Students started brainstorming for their essays and asked any questions they had about the play.

MACBETH Day 7

Poem A Day:

 

Today I had two poems- they are two songs that play one right after the other on the new Gorillaz album. The lyrics for both songs are perfect for the scene we read today, and also, the tone of the songs (particularly “Charger”) sets the mood for the scene reading.

Mini-lesson:

Students walked in to a transformed room today. I moved all of their desks, so as to make something akin to a banquet table. I covered the desks with a tablecloth (or several) and put a chair at each head of the giant, long table. It looked something like this:

(I took these pictures four years ago, the last time I taught this lesson at Newtown High School 2013).

It was rad and the students loved it- it really helps to visualize the scene as it can be very confusing to read Act III sc. 4 of the play.

We started today with a banquet and read through Act III scene 4 when Banquo’s ghost came to haunt Macbeth.

Active Engagement:

Students acted the play out and engaged in discussions as we went along.
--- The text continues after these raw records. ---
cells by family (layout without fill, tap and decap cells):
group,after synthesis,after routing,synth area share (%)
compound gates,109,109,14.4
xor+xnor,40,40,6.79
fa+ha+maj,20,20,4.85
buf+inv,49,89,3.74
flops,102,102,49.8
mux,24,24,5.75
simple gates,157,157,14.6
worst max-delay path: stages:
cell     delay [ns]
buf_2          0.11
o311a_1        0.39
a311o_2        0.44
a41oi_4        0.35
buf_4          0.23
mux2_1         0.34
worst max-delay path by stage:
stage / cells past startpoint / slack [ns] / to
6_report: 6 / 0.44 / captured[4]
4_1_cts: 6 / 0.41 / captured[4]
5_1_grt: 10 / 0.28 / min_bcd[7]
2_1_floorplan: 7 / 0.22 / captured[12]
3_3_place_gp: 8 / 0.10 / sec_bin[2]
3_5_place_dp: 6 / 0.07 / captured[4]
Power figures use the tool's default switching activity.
[config.mk]
export PLATFORM = sky130hd
export DESIGN_NAME = guess_entry
export DESIGN_NICKNAME = d
export VERILOG_FILES = /design/src/rtl/guess_entry.sv
export SDC_FILE = /design/constraint.sdc
export NUM_CORES = 1
export LEC_CHECK = 0
export CORE_MARGIN = 10
export CORE_UTILIZATION = 40
export DETAILED_ROUTE_END_ITERATION = 7
export GPL_TIMING_DRIVEN = 0
export PLACE_DENSITY = 0.66
export SLEW_MARGIN = 20
export SYNTH_ARGS = -nofsm -noshare
export SYNTH_HDL_FRONTEND = slang
export SYNTH_SLANG_ARGS = --single-unit
[constraint.sdc]
create_clock -name clk -period 2.7 [get_ports clk]
set_clock_uncertainty 0.2 [all_clocks]
set_input_delay 0.675 -clock clk [delete_from_list [all_inputs] [get_ports clk]]
set_output_delay 0.675 -clock clk [all_outputs]
set_load 0.01 [all_outputs]
$ cat config.mk
export PLATFORM = sky130hd
export DESIGN_NAME = count_capture_fifo_flat
export DESIGN_NICKNAME = d
export VERILOG_FILES = /design/src/rtl/count_capture_fifo_if.sv /design/src/rtl/count_capture_fifo.sv /design/src/flat_wrapper.sv
export SDC_FILE = /design/constraint.sdc
export NUM_CORES = 1
export LEC_CHECK = 0
export CORE_MARGIN = 2
export CORE_UTILIZATION = 58
export CTS_CLUSTER_SIZE = 8
export DETAILED_ROUTE_END_ITERATION = 8
export PLACE_DENSITY = 0.8
export SLEW_MARGIN = 10
export SYNTH_ARGS = -nofsm -noshare
export SYNTH_HDL_FRONTEND = slang
export SYNTH_SLANG_ARGS = --single-unit
$ cat constraint.sdc
create_clock -name clk -period 5.8 [get_ports clk]
set_input_delay 0.58 -clock clk [delete_from_list [all_inputs] [get_ports clk]]
set_output_delay 0.58 -clock clk [all_outputs]
set_load 0.05 [all_outputs]
<file path="src/rtl/m_result_drain.sv">
// m_result_drain
//   Sits after the int-to-fp16 converter array. Takes one complete block of
//   ROWS x COLS fp16 results and their per-element converter status in a
//   single handshake. It then sends the block out one row per beat on a
//   valid/ready stream. Each beat carries an exception flag for its row.
//   A 16-bit counter records how many blocks have been fully drained.
//
// Ports
//   clk        rising-edge clock
//   rst        synchronous reset, active-high
//   in_valid   block present on in_fp / in_status
//   in_ready   block accepted when in_valid && in_ready (combinational)
//   in_fp      element [r][c] at ((r*COLS+c)*FP_W) +: FP_W
//   in_status  element [r][c] at ((r*COLS+c)*ST_W) +: ST_W
//   out_valid  row beat valid
//   out_ready  beat consumed when out_valid && out_ready
//   out_data   row payload, column c at c*FP_W +: FP_W
//   out_row    row index of the current beat
//   out_last   current beat is row ROWS-1
//   out_exc    OR over the row of status bits [1] inf, [2] invalid, [4] huge
//   blk_cnt    completed blocks, wraps 0xFFFF -> 0
module m_result_drain #(
  parameter  int ROWS = 7,
  parameter  int COLS = 8,
  parameter  int FP_W = 16,
  parameter  int ST_W = 8,
  localparam int RW   = (ROWS > 1) ? $clog2(ROWS) : 1
) (
  input  logic                      clk,
  input  logic                      rst,
  input  logic                      in_valid,
  output logic                      in_ready,
  input  logic [ROWS*COLS*FP_W-1:0] in_fp,
  input  logic [ROWS*COLS*ST_W-1:0] in_status,
  output logic                      out_valid,
  input  logic                      out_ready,
  output logic [COLS*FP_W-1:0]      out_data,
  output logic [RW-1:0]             out_row,
  output logic                      out_last,
  output logic                      out_exc,
  output logic [15:0]               blk_cnt
);

  typedef enum logic {IDLE, DRAIN} state_t;

  state_t                 state_q, state_d;
  logic [RW-1:0]          row_q, row_d;
  logic [15:0]            blk_cnt_q;
  logic [COLS*FP_W-1:0]   fp_rows [ROWS];
  logic [COLS*ST_W-1:0]   st_rows [ROWS];

  logic draining, is_last, capture, beat_hs, row_exc;

  assign draining = (state_q == DRAIN);
  assign is_last  = (row_q == RW'(ROWS - 1));
  assign beat_hs  = draining && out_ready;

  // A new block is accepted when idle, or on the cycle that retires the last
  // row, which lets consecutive blocks stream with no bubble.
  assign in_ready = !rst && (!draining || (is_last && out_ready));
  assign capture  = in_valid && in_ready;

  // Exception flag for the selected row: inf, invalid and huge only.
  always_comb begin
    // NOTE: every variable driven here gets a default first, so no path
    // leaves it unassigned and no latch is inferred.
    row_exc = 1'b0;
    for (int c = 0; c < COLS; c++) begin
      row_exc = row_exc | st_rows[row_q][c*ST_W + 1]
                        | st_rows[row_q][c*ST_W + 2]
                        | st_rows[row_q][c*ST_W + 4];
    end
  end

  // Next-state logic.
  always_comb begin
    state_d = state_q;
    row_d   = row_q;
    if (capture) begin
      state_d = DRAIN;
      row_d   = '0;
    end else if (beat_hs) begin
      if (is_last) begin
        state_d = IDLE;
        row_d   = '0;
      end else begin
        row_d = row_q + RW'(1);
      end
    end
  end

  always_ff @(posedge clk) begin
    // NOTE: sequential state uses non-blocking assignments so every register
    // samples the pre-edge values regardless of statement order.
    if (rst) begin
      state_q   <= IDLE;
      row_q     <= '0;
      blk_cnt_q <= '0;
    end else begin
      state_q <= state_d;
      row_q   <= row_d;
      if (beat_hs && is_last) blk_cnt_q <= blk_cnt_q + 16'd1;
    end
  end

  // NOTE: the block buffer has no reset; it is only observed while draining,
  // and outputs are forced to zero otherwise, so stale content never leaks.
  always_ff @(posedge clk) begin
    if (capture) begin
      for (int r = 0; r < ROWS; r++) begin
        fp_rows[r] <= in_fp[r*COLS*FP_W +: COLS*FP_W];
        st_rows[r] <= in_status[r*COLS*ST_W +: COLS*ST_W];
      end
    end
  end

  assign out_valid = draining;
  assign out_data  = draining ? fp_rows[row_q] : '0;
  assign out_row   = row_q;
  assign out_last  = draining && is_last;
  assign out_exc   = draining && row_exc;
  assign blk_cnt   = blk_cnt_q;

endmodule

</file>
**src/rtl/fifo_wr_arbiter.sv**
```systemverilog
// fifo_wr_arbiter: round-robin, packet-locked arbiter for the write port of one fifo.
// A granted requester keeps the port until it writes its last byte. A watchdog
// releases an owner that drops req mid-packet for TMO consecutive cycles.
//
// state | meaning
// IDLE  | no packet locked; arbitrate among requesters, no byte moves
// LOCK  | owner holds the fifo write port; bytes move while req[owner] & ~fifo_full
module fifo_wr_arbiter #(
    parameter int N   = 2,
    parameter int IW  = 1,
    parameter int B   = 8,
    parameter int TMO = 255
) (
    input  logic           clk,
    input  logic           reset_n,
    input  logic [N-1:0]   req,
    input  logic [N-1:0]   last,
    input  logic [N*B-1:0] req_data,
    output logic [N-1:0]   gnt,
    output logic           fifo_wr,
    output logic [B-1:0]   fifo_wr_data,
    input  logic           fifo_full,
    output logic           busy,
    output logic [IW-1:0]  owner,
    output logic           timeout
);

    typedef enum logic {
        IDLE = 1'b0,
        LOCK = 1'b1
    } state_t;

    localparam logic [15:0] TMO_M1 = 16'(TMO - 1);

    state_t        state_q;
    logic [IW-1:0] owner_q;
    logic [IW-1:0] rr_ptr_q;
    logic [15:0]   tmo_cnt_q;
    logic          timeout_q;

    logic [IW-1:0] scan_idx;
    logic [IW-1:0] pick_idx;
    logic          pick_vld;
    logic          own_req;
    logic          own_last;
    logic          accept;

    assign own_req  = req[owner_q];
    assign own_last = last[owner_q];
    assign accept   = (state_q == LOCK) & own_req & ~fifo_full;

    // Round-robin pick: scan from rr_ptr+1 upward; the loop runs from the farthest
    // candidate to the nearest so the nearest requesting index wins.
    always_comb begin
        pick_vld = 1'b0;
        pick_idx = '0;
        scan_idx = '0;
        for (int k = N; k >= 1; k--) begin
            scan_idx = IW'((int'(rr_ptr_q) + k) % N);
            if (req[scan_idx]) begin
                pick_vld = 1'b1;
                pick_idx = scan_idx;
            end
        end
    end

    // Write-port steering: the owner's byte is always presented, strobes only on accept.
    // Strobes are also masked by reset so a held-off lock cannot write.
    always_comb begin
        gnt          = '0;
        fifo_wr_data = '0;
        for (int i = 0; i < N; i++) begin
            if (owner_q == IW'(i)) begin
                gnt[i]       = accept & reset_n;
                fifo_wr_data = req_data[i*B +: B];
            end
        end
        fifo_wr = accept & reset_n;
    end

    // Lock FSM with watchdog; rr_ptr records the last owner so it drops to lowest priority.
    always_ff @(posedge clk) begin
        if (!reset_n) begin
            state_q   <= IDLE;
            owner_q   <= '0;
            rr_ptr_q  <= IW'(N - 1);
            tmo_cnt_q <= '0;
            timeout_q <= 1'b0;
        end else begin
            timeout_q <= 1'b0;
            case (state_q)
                IDLE: begin
                    if (pick_vld) begin
                        owner_q   <= pick_idx;
                        state_q   <= LOCK;
                        tmo_cnt_q <= '0;
                    end
                end
                LOCK: begin
                    if (own_req) begin
                        // A full-fifo stall keeps req high, so it never feeds the watchdog.
                        tmo_cnt_q <= '0;
                        if (accept && own_last) begin
                            state_q  <= IDLE;
                            rr_ptr_q <= owner_q;
                        end
                    end else if (tmo_cnt_q == TMO_M1) begin
                        // Partial packet already in the fifo is left there.
                        state_q   <= IDLE;
                        rr_ptr_q  <= owner_q;
                        timeout_q <= 1'b1;
                    end else begin
                        tmo_cnt_q <= tmo_cnt_q + 16'd1;
                    end
                end
                default: state_q <= IDLE;
            endcase
        end
    end

    assign busy    = (state_q == LOCK);
    assign owner   = owner_q;
    assign timeout = timeout_q;

endmodule

```
<file path="src/rtl/mole_ctrl_pkg.sv">
// Shared types and widths for the whack-a-mole round controller.
// State encoding, output widths and the phase-length helper live here.
package mole_ctrl_pkg;

  typedef enum logic [2:0] {
    ST_IDLE      = 3'd0,
    ST_COUNTDOWN = 3'd1,
    ST_MOLE_UP   = 3'd2,
    ST_MOLE_DOWN = 3'd3,
    ST_PAUSED    = 3'd4,
    ST_GAME_OVER = 3'd5
  } state_t;

  localparam int SEC_W         = 7;
  localparam int RDY_W         = 4;
  localparam int MS_W          = 10;
  localparam int PH_W          = 16;
  localparam int MAX_LEVEL_DEF = 7;
  localparam int LW            = $clog2(MAX_LEVEL_DEF + 1);

  // Phase length shrinks by step per level but never drops below the floor.
  function automatic logic [PH_W-1:0] phase_ms(input int base, input int lvl,
                                               input int step, input int min_ms);
    int len;
    len = base - lvl * step;
    if (len < min_ms) len = min_ms;
    return PH_W'(len);
  endfunction

endpackage

</file>
<file path="src/rtl/ms_prescaler.sv">
// Divides clk down to a one-cycle millisecond tick, firing on the counter wrap.
// Count advances while enabled, holds when neither enabled nor cleared.
module ms_prescaler #(
  parameter int CLK_PER_MS = 50000
) (
  input  logic clk,
  input  logic rst,
  input  logic enable,
  input  logic clear,
  output logic tick
);

  localparam int PW = (CLK_PER_MS > 1) ? $clog2(CLK_PER_MS) : 1;
  localparam logic [PW-1:0] LAST = PW'(CLK_PER_MS - 1);

  logic [PW-1:0] count;

  assign tick = enable && (count == LAST);

  always_ff @(posedge clk) begin
    if (rst || clear) begin
      count <= '0;
    end else if (enable) begin
      count <= tick ? '0 : count + PW'(1);
    end
  end

endmodule

</file>
<file path="src/rtl/mole_round_controller.sv">
// Round sequencer for a whack-a-mole game: countdown, mole up/down phases, levels, pause.
// All outputs registered; every input takes effect on the next clock edge.
module mole_round_controller
  import mole_ctrl_pkg::*;
#(
  parameter int CLK_PER_MS     = 50000,
  parameter int GAME_LENGTH_S  = 20,
  parameter int READY_S        = 3,
  parameter int MOLE_UP_MS     = 1000,
  parameter int MOLE_DOWN_MS   = 1000,
  parameter int STEP_MS        = 100,
  parameter int MIN_MS         = 300,
  parameter int HITS_PER_LEVEL = 5,
  parameter int MAX_LEVEL      = MAX_LEVEL_DEF
) (
  input  logic                           clk,
  input  logic                           rst,
  input  logic                           start_pressed,
  input  logic                           pause_pressed,
  input  logic                           hit,
  input  logic                           miss,
  output logic                           game_in_progress,
  output logic                           mole_clk,
  output logic                           mole_up,
  output logic [SEC_W-1:0]               seconds_left,
  output logic [RDY_W-1:0]               ready_count,
  output logic [$clog2(MAX_LEVEL+1)-1:0] level,
  output logic                           game_over
);

  localparam int LVW = $clog2(MAX_LEVEL + 1);
  localparam int SKW = $clog2(HITS_PER_LEVEL + 1);
  localparam logic [MS_W-1:0] MS_LAST = MS_W'(999);
  localparam logic [LVW-1:0]  LV_MAX  = LVW'(MAX_LEVEL);
  localparam logic [SKW-1:0]  SK_TOP  = SKW'(HITS_PER_LEVEL);

  state_t state, state_nxt, saved;

  logic            running, in_play, start_ok;
  logic            prescale_en, prescale_clr, tick;
  logic            sec_wrap, phase_done, enter_phase, mole_clk_nxt;
  logic [MS_W-1:0] ms_in_sec;
  logic [PH_W-1:0] phase_cnt, phase_len;
  logic [RDY_W-1:0] ready, ready_nxt;
  logic [LVW-1:0]  level_nxt;
  logic [SKW-1:0]  streak, streak_nxt;

  assign running  = state inside {ST_COUNTDOWN, ST_MOLE_UP, ST_MOLE_DOWN};
  assign in_play  = state inside {ST_MOLE_UP, ST_MOLE_DOWN};
  assign start_ok = (state == ST_IDLE || state == ST_GAME_OVER) && start_pressed;

  // The pause cycle itself is not counted, so a phase resumes exactly where it stopped.
  assign prescale_en  = running && !pause_pressed;
  assign prescale_clr = !running && (state != ST_PAUSED);

  ms_prescaler #(
    .CLK_PER_MS(CLK_PER_MS)
  ) u_prescaler (
    .clk   (clk),
    .rst   (rst),
    .enable(prescale_en),
    .clear (prescale_clr),
    .tick  (tick)
  );

  assign sec_wrap   = tick && (ms_in_sec == MS_LAST);
  assign phase_done = tick && (phase_cnt == phase_len - PH_W'(1));

  always_ff @(posedge clk) begin
    if (rst) begin
      state            <= ST_IDLE;
      saved            <= ST_IDLE;
      game_in_progress <= 1'b0;
      mole_clk         <= 1'b0;
      mole_up          <= 1'b0;
      game_over        <= 1'b0;
    end else begin
      state <= state_nxt;
      if (state_nxt == ST_PAUSED && state != ST_PAUSED) saved <= state;
      game_in_progress <= state_nxt inside {ST_COUNTDOWN, ST_MOLE_UP, ST_MOLE_DOWN, ST_PAUSED};
      mole_clk         <= mole_clk_nxt;
      mole_up          <= (state_nxt == ST_MOLE_UP);
      game_over        <= (state_nxt == ST_GAME_OVER);
    end
  end

  always_comb begin
    state_nxt = state;
    case (state)
      ST_IDLE, ST_GAME_OVER: begin
        if (start_pressed) state_nxt = ST_COUNTDOWN;
      end
      ST_COUNTDOWN: begin
        if (pause_pressed)                           state_nxt = ST_PAUSED;
        else if (sec_wrap && ready == RDY_W'(1))     state_nxt = ST_MOLE_UP;
      end
      ST_MOLE_UP: begin
        if (pause_pressed)                           state_nxt = ST_PAUSED;
        else if (sec_wrap && seconds_left == SEC_W'(1)) state_nxt = ST_GAME_OVER;
        else if (phase_done)                         state_nxt = ST_MOLE_DOWN;
      end
      ST_MOLE_DOWN: begin
        if (pause_pressed)                           state_nxt = ST_PAUSED;
        else if (sec_wrap && seconds_left == SEC_W'(1)) state_nxt = ST_GAME_OVER;
        else if (phase_done)                         state_nxt = ST_MOLE_UP;
      end
      ST_PAUSED: begin
        if (pause_pressed) state_nxt = saved;
      end
      default: state_nxt = ST_IDLE;
    endcase
  end

  always_comb begin
    mole_clk_nxt = (state == ST_COUNTDOWN || state == ST_MOLE_DOWN) && (state_nxt == ST_MOLE_UP);
    enter_phase  = (state_nxt inside {ST_MOLE_UP, ST_MOLE_DOWN}) && (state_nxt != state)
                   && (state != ST_PAUSED);
  end

  always_comb begin
    level_nxt  = level;
    streak_nxt = streak;
    ready_nxt  = ready;
    if (in_play) begin
      if (miss) begin
        streak_nxt = '0;
      end else if (hit) begin
        if (streak + SKW'(1) == SK_TOP) begin
          streak_nxt = '0;
          if (level != LV_MAX) level_nxt = level + LVW'(1);
        end else begin
          streak_nxt = streak + SKW'(1);
        end
      end
    end
    if (start_ok)                                ready_nxt = RDY_W'(READY_S);
    else if (sec_wrap && state == ST_COUNTDOWN)  ready_nxt = ready - RDY_W'(1);
  end

  always_ff @(posedge clk) begin
    if (rst) begin
      ms_in_sec    <= '0;
      ready        <= '0;
      ready_count  <= '0;
      seconds_left <= SEC_W'(GAME_LENGTH_S);
      level        <= '0;
      streak       <= '0;
      phase_cnt    <= '0;
      phase_len    <= phase_ms(MOLE_UP_MS, 0, STEP_MS, MIN_MS);
    end else begin
      ready       <= ready_nxt;
      ready_count <= (state_nxt == ST_COUNTDOWN) ? ready_nxt : '0;
      if (start_ok) begin
        ms_in_sec    <= '0;
        seconds_left <= SEC_W'(GAME_LENGTH_S);
        level        <= '0;
        streak       <= '0;
      end else begin
        level  <= level_nxt;
        streak <= streak_nxt;
        if (tick) ms_in_sec <= sec_wrap ? '0 : ms_in_sec + MS_W'(1);
        if (sec_wrap && in_play) seconds_left <= seconds_left - SEC_W'(1);
      end
      // Length is fixed at entry using the level that becomes visible with the new phase.
      if (enter_phase) begin
        phase_cnt <= '0;
        phase_len <= (state_nxt == ST_MOLE_UP)
                     ? phase_ms(MOLE_UP_MS,   int'(level_nxt), STEP_MS, MIN_MS)
                     : phase_ms(MOLE_DOWN_MS, int'(level_nxt), STEP_MS, MIN_MS);
      end else if (tick && in_play) begin
        phase_cnt <= phase_cnt + PH_W'(1);
      end
    end
  end

endmodule
</file>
We read through all of Act IV today- we acted it out, and I summarized sections of lesser importance.

Closure:

Students asked clarifying questions, and we recapped how the major characters have developed so far.

MACBETH Day 6

Poem A Day:

Lyrics for this song are here. 

It captures well Macbeth’s thoughts and feelings just after Duncan’s murder in Act III.

Mini-lesson:

Students reviewed the action of the play up until this point, and I asked them to identify changes in each character. We also discussed Shakespeare’s use of motifs- there are several that are woven through each act of the play:

  • Calling upon darkness to cover up light (or night to swallow the day, etc).
  • Referring to faces as masks that cover men’s true thoughts or desires
  • References to the stars

 

Active Engagement:

Students acted out Act III scenes 1-3

Then we watched this film portion of the play.

Closure:

Students took notes on the development of their chosen theme thus far. I reminded students who had signed up for the extra-credit poem a day activity to send me their poems before our next class.

 

MACBETH Day 5

MACBETH Day 5

Poem A Day:

Mini-lesson:

I teach in Connecticut. And, although this winter was not as brutal as ones I have experienced here in the past, it is still a big deal that today it is 79 degrees outside! It has been a cold, rainy April and Spring has kept its distance, only dragging out our longing for summer’s warmth.

Today is also 4/28. For a plethora of reasons, four hundred and twenty eight has always been my favorite number. Since I was a kid.

To top it all off, it is the culmination of our poetry week- so at the end of the day, I am taking my class to see a school-wide poetry slam of original, student poetry! How exciting!

So, today we are going to have fun!

Active Engagement:

I am taking the kids outside, to enjoy the glory of the day. We will begin Act II and the kids can run around and act things out. We finished Act II this way.

It is nice to be a mom of three boys, because I have endless toy swords at my disposal. I brought one in today to act as the dagger Macbeth sees at the end of Act II scene i.

Closure:

Students will be bringing their books (the play) their notebooks and a pen outside. Toward the end of class, students will reflect in their notebooks.

Why does Shakespeare write Duncan’s murder off stage?

Who is more practical after the killing, Macbeth or his wife? Can you think of reasons for this?